** Exercise data follows **

<file path="config.mk">
export PLATFORM = sky130hd
export DESIGN_NAME = surf_word_capture
export DESIGN_NICKNAME = d
export VERILOG_FILES = /design/src/rtl/surf_cout_pkg.sv /design/src/rtl/surf_word_checker.sv /design/src/rtl/surf_word_capture.sv
export SDC_FILE = /design/constraint.sdc
export NUM_CORES = 1
export LEC_CHECK = 0
export CAP_MARGIN = 20
export CORE_MARGIN = 2
export CORE_UTILIZATION = 46
export CTS_CLUSTER_DIAMETER = 120
export DETAILED_ROUTE_END_ITERATION = 12
export GPL_ROUTABILITY_DRIVEN = 0
export PLACE_DENSITY_LB_ADDON = 0.25
export RECOVER_POWER = 50
export SYNTH_ARGS = -nofsm -noshare
export SYNTH_HDL_FRONTEND = slang
export SYNTH_SLANG_ARGS = --single-unit
</file>
<file path="constraint.sdc">
create_clock -name sysclk_i -period 1.95 [get_ports sysclk_i]
set_input_delay 0.39 -clock sysclk_i [delete_from_list [all_inputs] [get_ports sysclk_i]]
set_output_delay 0.39 -clock sysclk_i [all_outputs]
set_load 0.02 [all_outputs]
</file>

** End of Exercise data **

Look above for the line holding "export SYNTH_SLANG_ARGS = --single-unit" and the line holding "set_input_delay 0.39 -clock". Retype both, and every line between them, word for word and nothing else.

# Response area
export SYNTH_SLANG_ARGS = --single-unit
</file>
<file path="constraint.sdc">
create_clock -name sysclk_i -period 1.95 [get_ports sysclk_i]
set_input_delay 0.39 -clock sysclk_i [delete_from_list [all_inputs] [get_ports sysclk_i]]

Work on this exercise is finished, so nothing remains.